On z kolei... Był czuły i delikatny, choć na co dzień tego nie okazywał. Poruszając powoli miednicą składał delikatne, wręcz niemal boskie pocałunki na obojczykach, kąsał nieco boleśnie, ale za to nieziemsko przyjemnie szyję i szeptał słowa, o które nigdy w życiu by go nie podejrzewała. Rękę położył na prawej piersi, ugniatając ją lekko i drażniąc sutek. Usta błądziły po całym ciele, coraz częściej zatrzymując się na dekolcie.
Zwiększył szybkość swoich ruchów, wchodząc i wychodząc z niej coraz szybciej. Sprawiał jej tym niewyobrażalną przyjemność i doznania. Asami nigdy nie podejrzewałaby, że w tym cichym, małomównym chłopaku drzemie tyle siły.
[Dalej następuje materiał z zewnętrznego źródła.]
**src/hdl/agptp_pkg.sv**
```systemverilog
// shared constants and carrier types for the graphics port target
package agptp_pkg;
  // frame-protocol command codes (pci encoding)
  localparam logic [3:0] CMD_MEM_READ    = 4'h6;
  localparam logic [3:0] CMD_MEM_WRITE   = 4'h7;
  localparam logic [3:0] CMD_MEM_RD_MULT = 4'hC;
  localparam logic [3:0] CMD_MEM_RD_LINE = 4'hE;
  localparam logic [3:0] CMD_MEM_WR_INV  = 4'hF;
  // byte enables driven while returning read data
  localparam logic [3:0] RD_RETURN_CBE   = 4'h0;
  // grant status codes
  localparam logic [2:0] ST_RD_LOW       = 3'h0;
  localparam logic [2:0] ST_RD_HIGH      = 3'h1;
  localparam logic [2:0] ST_WR_LOW       = 3'h2;
  localparam logic [2:0] ST_WR_HIGH      = 3'h3;
  localparam logic [2:0] ST_START        = 3'h7;
  // default memory window, size as address bits
  localparam logic [31:0] MEM_BASE       = 32'h0000_0000;
  localparam int          MEM_BITS       = 28;
  // fifo depth and width
  localparam int          FIFO_DEPTH     = 16;
  localparam int          FIFO_WIDTH     = 36;
  // target stop timeout in data-phase clocks waited without a transfer
  localparam logic [2:0]  DEVSEL_WAIT    = 3'h3;

  // one address/data phase as seen on the port
  typedef struct packed {
    logic [31:0] ad;
    logic [3:0]  cbe_n;
  } agptp_phase_s;

  // enqueue mechanism chosen after reset
  typedef enum logic {AGPTP_PIPE, AGPTP_SIDEBAND} agptp_mech_e;
endpackage

```
**src/hdl/agptp_fifo.sv**
```systemverilog
// parameterised synchronous fifo with valid/ready on both sides
`timescale 1ns/1ps
module agptp_fifo
  import agptp_pkg::*;
#(
  parameter int WIDTH = FIFO_WIDTH,
  parameter int DEPTH = FIFO_DEPTH
)(
  input  wire logic             sys_clk,
  input  wire logic             rst,
  input  wire logic [WIDTH-1:0] in_data,
  input  wire logic             in_valid,
  output logic                  in_ready,
  output logic      [WIDTH-1:0] out_data,
  output logic                  out_valid,
  input  wire logic             out_ready
);
  localparam int AW = $clog2(DEPTH);

  logic [WIDTH-1:0] mem_r [DEPTH];  // storage
  logic [AW:0]      wr_r;           // write pointer with wrap bit
  logic [AW:0]      rd_r;           // read pointer with wrap bit

  wire full  = (wr_r[AW] != rd_r[AW]) && (wr_r[AW-1:0] == rd_r[AW-1:0]);
  wire empty = (wr_r == rd_r);
  wire push  = in_valid && !full;
  wire pop   = out_ready && !empty;

  assign in_ready  = !full;
  assign out_valid = !empty;
  assign out_data  = mem_r[rd_r[AW-1:0]];

  // pointer update; memory has no reset
  always_ff @(posedge sys_clk)
  begin
    if (push)
      mem_r[wr_r[AW-1:0]] <= in_data;
    if (rst)
    begin
      wr_r <= '0;
      rd_r <= '0;
    end
    else
    begin
      wr_r <= wr_r + (AW+1)'(push);
      rd_r <= rd_r + (AW+1)'(pop);
    end
  end
endmodule

```
**src/hdl/agptp_target.sv**
```systemverilog
// graphics port target signalling: frame protocol, enqueue capture, grant
`timescale 1ns/1ps
module agptp_target
  import agptp_pkg::*;
#(
  parameter logic [31:0] WIN_BASE = MEM_BASE,
  parameter int          WIN_BITS = MEM_BITS
)(
  input  wire logic        sys_clk,
  input  wire logic        system_reset_in_n,
  input  wire logic        rst,
  // mechanism chosen by configuration software
  input  wire logic        cfg_sideband_mode,
  // enqueue pins (sideband and pipelined) and read buffer full
  input  wire logic        sideband_strobe,
  input  wire logic [7:0]  sideband_address_bus,
  input  wire logic        port_pipe_n,
  input  wire logic        read_buffer_full_n,
  // frame protocol pins, split into in/out/enable
  input  wire logic        port_frame_n_i,
  output logic             port_frame_n_o,
  output logic             port_frame_n_oe,
  input  wire logic        port_initiator_ready_n,
  output logic             port_target_ready_n_o,
  output logic             port_target_ready_n_oe,
  output logic             port_stop_n_o,
  output logic             port_stop_n_oe,
  input  wire logic        port_device_select_n_i,
  output logic             port_device_select_n_o,
  output logic             port_device_select_n_oe,
  input  wire logic        port_parity_error_n_i,
  output logic             port_parity_error_n_o,
  output logic             port_parity_error_n_oe,
  input  wire logic        port_system_error_n,
  input  wire logic        port_request_n,
  output logic             port_grant_n,
  output logic [2:0]       grant_status,
  input  wire logic [31:0] port_addr_data_i,
  output logic [31:0]      port_addr_data_o,
  output logic             port_addr_data_oe,
  input  wire logic [3:0]  port_cmd_byte_en_n_i,
  output logic [3:0]       port_cmd_byte_en_n_o,
  output logic             port_cmd_byte_en_n_oe,
  input  wire logic        port_parity_i,
  output logic             port_parity_o,
  output logic             port_parity_oe,
  output logic             low_half_data_strobe_o,
  output logic             low_half_data_strobe_oe,
  output logic             high_half_data_strobe_o,
  output logic             high_half_data_strobe_oe,
  // user side: write data stream out, read data in
  output logic [35:0]      wr_data,
  output logic             wr_valid,
  input  wire logic        wr_ready,
  input  wire logic [31:0] rd_data,
  input  wire logic        rd_valid,
  input  wire logic        rd_high_prio,
  output logic             rd_ready,
  // captured enqueue requests
  output logic [35:0]      req_data,
  output logic             req_valid,
  output logic             req_sideband,
  output logic             locked_seen,
  output logic             pci_system_error_n
);
  // ------------------------------------------------------------------
  // helpers
  // ------------------------------------------------------------------
  // even parity over data and command lines
  function automatic logic even_par(input logic [31:0] ad, input logic [3:0] cbe);
    even_par = ^{ad, cbe};
  endfunction

  // memory write commands
  function automatic logic is_write(input logic [3:0] c);
    is_write = (c == CMD_MEM_WRITE) || (c == CMD_MEM_WR_INV);
  endfunction

  // ------------------------------------------------------------------
  // reset and input synchronisers
  // ------------------------------------------------------------------
  logic [1:0] system_reset_in_n_r;       // system reset sync
  logic       port_rst;      // combined reset for port logic
  assign port_rst = rst | system_reset_in_n_r[1];

  logic [1:0] frame_s_r, irdy_s_r, devsel_s_r, pipe_s_r, rbf_s_r, req_s_r, serr_s_r;
  logic [1:0] sideband_strobe_s_r;
  logic [7:0] sba_m_r, sba_s_r;   // sideband address two stages
  logic       sideband_strobe_d_r;         // previous synchronised strobe
  agptp_phase_s ph_m_r, ph_s_r;  // address/data lines two stages
  logic [1:0]   par_s_r;

  // two flops on every pin input except parity error sense; first stage read only by second
  always_ff @(posedge sys_clk)
  begin
    system_reset_in_n_r    <= {system_reset_in_n_r[0], ~system_reset_in_n};
    frame_s_r  <= {frame_s_r[0], port_frame_n_i};
    irdy_s_r   <= {irdy_s_r[0], port_initiator_ready_n};
    devsel_s_r <= {devsel_s_r[0], port_device_select_n_i};
    pipe_s_r   <= {pipe_s_r[0], port_pipe_n};
    rbf_s_r    <= {rbf_s_r[0], read_buffer_full_n};
    req_s_r    <= {req_s_r[0], port_request_n};
    serr_s_r   <= {serr_s_r[0], port_system_error_n};
    sideband_strobe_s_r  <= {sideband_strobe_s_r[0], sideband_strobe};
    sba_m_r    <= sideband_address_bus;
    sba_s_r    <= sba_m_r;
    ph_m_r     <= '{ad: port_addr_data_i, cbe_n: port_cmd_byte_en_n_i};
    ph_s_r     <= ph_m_r;
    par_s_r    <= {par_s_r[0], port_parity_i};
    sideband_strobe_d_r  <= sideband_strobe_s_r[1];
  end

  wire frame_n  = frame_s_r[1];
  wire irdy_n   = irdy_s_r[1];
  wire pipe_n   = pipe_s_r[1];
  wire rbf_n    = rbf_s_r[1];
  wire sb_edge  = sideband_strobe_s_r[1] & ~sideband_strobe_d_r;

  // ------------------------------------------------------------------
  // mechanism latch and system error forwarding
  // ------------------------------------------------------------------
  agptp_mech_e mech_r;  // fixed after reset
  logic        cfg_done_r;
  always_ff @(posedge sys_clk)
  begin
    if (port_rst)
    begin
      mech_r     <= AGPTP_PIPE;
      cfg_done_r <= 1'b0;
    end
    else if (!cfg_done_r)
    begin
      mech_r     <= cfg_sideband_mode ? AGPTP_SIDEBAND : AGPTP_PIPE;
      cfg_done_r <= 1'b1;
    end
  end
  assign req_sideband = (mech_r == AGPTP_SIDEBAND);

  // error held one slow tick so the slower domain sees it
  logic half_r, serr_r;
  always_ff @(posedge sys_clk)
  begin
    if (port_rst)
    begin
      half_r <= 1'b0;
      serr_r <= 1'b1;
    end
    else
    begin
      half_r <= ~half_r;
      if (half_r)
        serr_r <= serr_s_r[1];
    end
  end
  assign pci_system_error_n = serr_r;

  // ------------------------------------------------------------------
  // enqueue capture: pipelined or sideband, never both
  // ------------------------------------------------------------------
  logic [35:0] req_r;
  logic        reqv_r;
  always_ff @(posedge sys_clk)
  begin
    if (port_rst)
    begin
      req_r  <= '0;
      reqv_r <= 1'b0;
    end
    else if (mech_r == AGPTP_PIPE)
    begin
      reqv_r <= ~pipe_n;
      req_r  <= {ph_s_r.cbe_n, ph_s_r.ad};
    end
    else
    begin
      reqv_r <= sb_edge;
      req_r  <= {28'h0, sba_s_r};
    end
  end
  assign req_data  = req_r;
  assign req_valid = reqv_r;

  // ------------------------------------------------------------------
  // arbitration: grant with status
  // ------------------------------------------------------------------
  logic       gnt_r;
  logic [2:0] st_r;
  wire  rd_lo_block = rd_valid && !rd_high_prio && !rbf_n;
  wire  rd_return   = rd_valid && !rd_lo_block;
  always_ff @(posedge sys_clk)
  begin
    if (port_rst)
    begin
      gnt_r <= 1'b1;
      st_r  <= ST_START;
    end
    else if (rd_return)
    begin
      gnt_r <= 1'b0;
      st_r  <= rd_high_prio ? ST_RD_HIGH : ST_RD_LOW;
    end
    else if (!req_s_r[1])
    begin
      gnt_r <= 1'b0;
      st_r  <= ST_START;
    end
    else
    begin
      gnt_r <= 1'b1;
      st_r  <= ST_START;
    end
  end
  assign port_grant_n = gnt_r;
  assign grant_status = st_r;

  // ------------------------------------------------------------------
  // frame protocol target state machine
  // ------------------------------------------------------------------
  typedef enum {T_IDLE, T_DECODE, T_DATA, T_STOP, T_TURN} agptp_tst_e;
  agptp_tst_e st_q, st_nxt;
  logic       wr_cyc_r;          // current transaction is a write
  logic [2:0] wait_r;            // clocks waited in data phase without transfer
  logic       devsel_r, trdy_r, stop_r, drive_r;
  logic [31:0] ad_r;
  logic        par_out_r, par_chk_r;  // pending parity check
  logic        perr_r;

  wire addr_phase = (st_q == T_IDLE) && !frame_n;
  wire hit = (ph_s_r.ad[31:WIN_BITS] == WIN_BASE[31:WIN_BITS]);
  wire cmd_ok = (ph_s_r.cbe_n == CMD_MEM_READ) || (ph_s_r.cbe_n == CMD_MEM_RD_MULT)
              || (ph_s_r.cbe_n == CMD_MEM_RD_LINE) || is_write(ph_s_r.cbe_n);
  wire fifo_in_ready;
  wire data_xfer = !trdy_r && !irdy_n;
  wire can_go = wr_cyc_r ? fifo_in_ready : rd_valid;
  wire other_sel = !devsel_s_r[1] && devsel_r;

  // next-state decode
  always_comb
  begin
    st_nxt = st_q;
    case (st_q)
      T_IDLE:   if (addr_phase) st_nxt = (hit && cmd_ok) ? T_DECODE : T_TURN;
      T_DECODE: st_nxt = T_DATA;
      T_DATA:   if (frame_n && data_xfer) st_nxt = T_TURN;
                else if (!can_go && wait_r == DEVSEL_WAIT) st_nxt = T_STOP;
      T_STOP:   if (frame_n) st_nxt = T_TURN;
      T_TURN:   st_nxt = T_IDLE;
      default:  st_nxt = T_IDLE;
    endcase
  end

  // state and handshake registers
  always_ff @(posedge sys_clk)
  begin
    if (port_rst)
    begin
      st_q     <= T_IDLE;
      wr_cyc_r <= 1'b0;
      wait_r   <= '0;
      devsel_r <= 1'b1;
      trdy_r   <= 1'b1;
      stop_r   <= 1'b1;
      drive_r  <= 1'b0;
    end
    else
    begin
      st_q     <= st_nxt;
      if (addr_phase)
        wr_cyc_r <= is_write(ph_s_r.cbe_n);
      wait_r   <= (st_nxt == T_DATA && !data_xfer) ? 3'(wait_r + 3'h1) : 3'h0;
      devsel_r <= !(st_nxt == T_DATA || st_nxt == T_STOP);
      trdy_r   <= !(st_nxt == T_DATA && can_go);
      stop_r   <= !(st_nxt == T_STOP);
      drive_r  <= (st_nxt == T_DATA) && !wr_cyc_r && !(addr_phase);
    end
  end

  // read data and outgoing parity
  always_ff @(posedge sys_clk)
  begin
    if (port_rst)
    begin
      ad_r      <= '0;
      par_out_r <= 1'b0;
    end
    else
    begin
      ad_r      <= rd_data;
      par_out_r <= even_par(ad_r, RD_RETURN_CBE);
    end
  end

  // parity check on write data, error one clock after parity
  always_ff @(posedge sys_clk)
  begin
    if (port_rst)
    begin
      par_chk_r <= 1'b0;
      perr_r    <= 1'b1;
    end
    else
    begin
      par_chk_r <= wr_cyc_r && data_xfer && (mech_r == AGPTP_PIPE || 1'b1);
      perr_r    <= !(par_chk_r && (even_par(ph_s_r.ad, ph_s_r.cbe_n) != par_s_r[1]));
    end
  end

  assign rd_ready = !trdy_r && !irdy_n && !wr_cyc_r;

  // pin drivers; frame only sensed, pull-up is external to logic
  assign port_frame_n_o           = 1'b1;
  assign port_frame_n_oe          = 1'b0;
  assign port_target_ready_n_o    = trdy_r;
  assign port_target_ready_n_oe   = (st_q != T_IDLE);
  assign port_stop_n_o            = stop_r;
  assign port_stop_n_oe           = (st_q != T_IDLE);
  assign port_device_select_n_o   = devsel_r;
  assign port_device_select_n_oe  = (st_q != T_IDLE);
  assign port_parity_error_n_o    = perr_r;
  assign port_parity_error_n_oe   = !perr_r;
  assign port_addr_data_o         = ad_r;
  assign port_addr_data_oe        = drive_r;
  assign port_cmd_byte_en_n_o     = RD_RETURN_CBE;
  assign port_cmd_byte_en_n_oe    = drive_r;
  assign port_parity_o            = par_out_r;
  assign port_parity_oe           = drive_r;
  assign low_half_data_strobe_o   = 1'b0;
  assign low_half_data_strobe_oe  = drive_r;
  assign high_half_data_strobe_o  = 1'b0;
  assign high_half_data_strobe_oe = drive_r;
  assign locked_seen              = 1'b0;

  // ------------------------------------------------------------------
  // write data buffer
  // ------------------------------------------------------------------
  agptp_fifo #(.WIDTH(FIFO_WIDTH), .DEPTH(FIFO_DEPTH)) u_wr_fifo (
    .sys_clk   (sys_clk),
    .rst       (port_rst),
    .in_data   ({ph_s_r.cbe_n, ph_s_r.ad}),
    .in_valid  (wr_cyc_r && data_xfer),
    .in_ready  (fifo_in_ready),
    .out_data  (wr_data),
    .out_valid (wr_valid),
    .out_ready (wr_ready)
  );
endmodule

```
**config.mk**
```make
export PLATFORM = sky130hd
export DESIGN_NAME = agptp_target
export DESIGN_NICKNAME = d
export VERILOG_FILES = /design/src/hdl/agptp_pkg.sv /design/src/hdl/agptp_fifo.sv /design/src/hdl/agptp_target.sv
export SDC_FILE = /design/constraint.sdc
export NUM_CORES = 1
export LEC_CHECK = 0
export BUFFER_PORTS_ARGS = -buffer_cell sky130_fd_sc_hd__buf_2
export CAP_MARGIN = 10
export CORE_MARGIN = 1
export CORE_UTILIZATION = 53
export DETAILED_ROUTE_END_ITERATION = 10
export GPL_ROUTABILITY_DRIVEN = 0
export PLACE_DENSITY = 0.71
export SLEW_MARGIN = 20
export SYNTH_ARGS = -nofsm -noshare
export SYNTH_HDL_FRONTEND = slang
export SYNTH_SLANG_ARGS = --single-unit
```
**constraint.sdc**
```tcl
create_clock -name sys_clk -period 4.2 [get_ports sys_clk]
set_input_delay 0.84 -clock sys_clk [delete_from_list [all_inputs] [get_ports sys_clk]]
set_output_delay 0.84 -clock sys_clk [all_outputs]
set_load 0.1 [all_outputs]
```
==> run summary <==
In the final timing run, aggregate negative setup slack is 0 ns. The most used flip-flop cell after synthesis was edfxtp_1. Entering global routing, the biggest net connects 85 pins.

Summing all non-filler instances in the final layout gives an area of 33500 µm². The pin slew with the least headroom to its limit is 0.976 ns, and the via count of the first global-routing pass is 14.0k. The destination of the worst hold path was ph_s_r[9]$_DFF_P_. The worst hold path cell count is 0.

The logs give 0.91 ns for the worst reg-to-reg setup slack and 30500 µm for the placed wire-length estimate after detailed placement. The critical path contains buffers and inverters numbering 2 combined. Residual DRC count: 10. The commonest cells after synthesis are 576 x edfxtp_1, 236 x dfxtp_1, 178 x mux4_2, 58 x and2_1, 55 x xnor2_1.

The run gives 34.9% as the relative max-transition margin. The top cell type by total area after synthesis is edfxtp_1. In the final design database the tool counted 1760 nets.

The synthesis warning total is 0. The number of vias in the routed layout was 13.3k; the synthesized netlist cell count was 1347. The run gives 85500 µm as the global-route wire length before repair.

For the instance area at placement, the log shows 30700 µm². For the worst setup path, the data required time is 3.36 ns. In the post-synthesis netlist, the biggest area contributors are edfxtp_1 61%, dfxtp_1 17%, mux4_2 14%. The chip width is 234 µm. The floorplan step defined a die boundary enclosing 54700 µm².

Among the stages of the critical path, the cell type that occurs most often is mux4_2. Setup repair after global routing left no endpoint under its margin. The tools report the initial core utilization as 53.9%. The critical path in this run is classified as flip-flop to output pin. Number of setup violations in the final report: 0. After synthesis the cells add up to 28500 µm². The number of setup buffers added after CTS is 0.

The placed cell count was 2258; the biggest fanout along the worst timing path was 67. Yosys mapped a number of flops with a built-in enable equal to 576. In the final routed layout, each cell accounts on average for 23.8 µm. In the global route stage, overall resource usage came out at 21.7%. The floorplan step defined a core boundary enclosing 52900 µm². Across the VDD grid, the largest voltage drop is 0.420 mV. The average footprint of a synthesized cell was 21.2 µm². The routed design has 57400 µm of wire.

The post-layout instance count excluding filler cells is 2412, and the overall die height is 234 µm. The tool flagged a number of max-cap violations equal to 0. The synthesis-to-layout area growth works out to 17.5%.

The first detailed-routing pass took 10 iterations. Gates resized during post-CTS repair numbered 0. Sum of overflow across all layers after global routing: 0. The signal on the critical path passes through buf_12, mux4_2, mux4_2, buf_2. 229 I/O pins were placed. In the finished design, the share of the clock period the worst path needs comes to 92.8%. The fraction of post-synthesis cell area in the top cell type by area works out to 60.7%. The power density relative to cell area works out to 500 nW/µm².

The hold path startpoint was ph_m_r[9]$_DFF_P_. The logs give 0 for the number of antenna violations at the first check in global routing and 3596 for the total of fill cells in the finished design. The post-route netlist has 34.1% of its cells at a drive strength greater than 1. On the final layout, the worst hold slack is 0.321 ns. In the final layout, the multi-input gates occupy 6230 µm². The critical-path cell with the highest stage delay was mux4_2. The tools report the peak clock frequency supported by timing as 257 MHz. In this run the static leakage power is 11.5 nW.

On the critical path the largest part of the delay comes from multiplexers. The floorplan has 84 rows. TritonCTS built the clock tree. After clock tree synthesis, the clock-pin slew on the worst setup and hold paths is 0.06 ns.

After the first detailed-routing iteration, the DRC count stood at 1065. The endpoint of the most critical register-to-register path was port_parity_error_n_o$_SDFF_PN1_. After detailed routing, the number of vias per cell comes to 5.51. The worst clock skew is 0.0227 ns. The buffer cell driving the clock tree root was clkbuf_16. The checks that failed: design-rule violations. The run gives 3 as the depth of the CTS H-tree.

TritonCTS created 82 clock buffers. Yosys instantiated no cell more often than edfxtp_1. The post-synthesis async set-or-reset flop share is 0%, and the final count of hold timing violations is 0. The number of hold buffers added after CTS came out at 0. The category of the worst setup path capture point is an output pin. The proportion of synthesized chip area in sequential cells is 77.3%, and the number of sinks driven by the clock tree is 812. The data arrival time of the critical path is 3.06 ns, and the maximum number of buffers from clock root to sink is 3. The tools report the type of origin of the critical path as a flip-flop. The worst register-to-register path begins at ph_s_r[35]$_DFF_P_. The worst hold path belongs to the class flip-flop to flip-flop.

The synthesized design contains 812 register bits. Counting I/O delays and the setup requirement, the final critical path takes 3.90 ns. The max-slew violation count was 0. The depth of the worst register-to-register path was 8. The later pin in the worst-skew pair is clocked with a latency of 0.61 ns. The detail route stage leaves a number of antenna-violating nets equal to 0. The number of distinct library cells after synthesis is 49, and the register area is 22000 µm². The number of buffers added on ports was 217. The flow ran to the end, but the final reports show violations.

For this run, the slowest stage of the critical path takes 0.59 ns.
[per-stage QoR]
stage / util, % / total power [mW] / setup slack (ns)
2_1_floorplan: - / 9.38 / 0.492
3_3_place_gp: 58.1 / 9.57 / 0.873
3_5_place_dp: 58.1 / 9.58 / 0.881
4_1_cts: 63.3 / 16.9 / 0.214
5_1_grt: 63.3 / 17.2 / 0.168
6_report: 63.3 / 16.7 / 0.302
Sasuke z kolei, nadal błądząc rękoma i ustami po ciele ukochanej czuł powoli, że kończy mu się czas. Postarał się jednak i wykrzesał z siebie ostatki sił sprawiając, że jego dziewczyna zaczęła się wić pod nim jak oszalała, wykrzykując jego imię i jękając z rozkoszy.
Sam krótko po tym wystrzelił do gumki, którą za wczasu założył.
Złączył ich usta w pocałunku i spojrzał wprost w jej piękne, cudowne oczy.
– Kocham cię, wiesz? – zapytał.
– Wiem, ja ciebie też – odpowiedziała mu, po czym znów pocałowała i przyciągnęła jeszcze bardziej do siebie.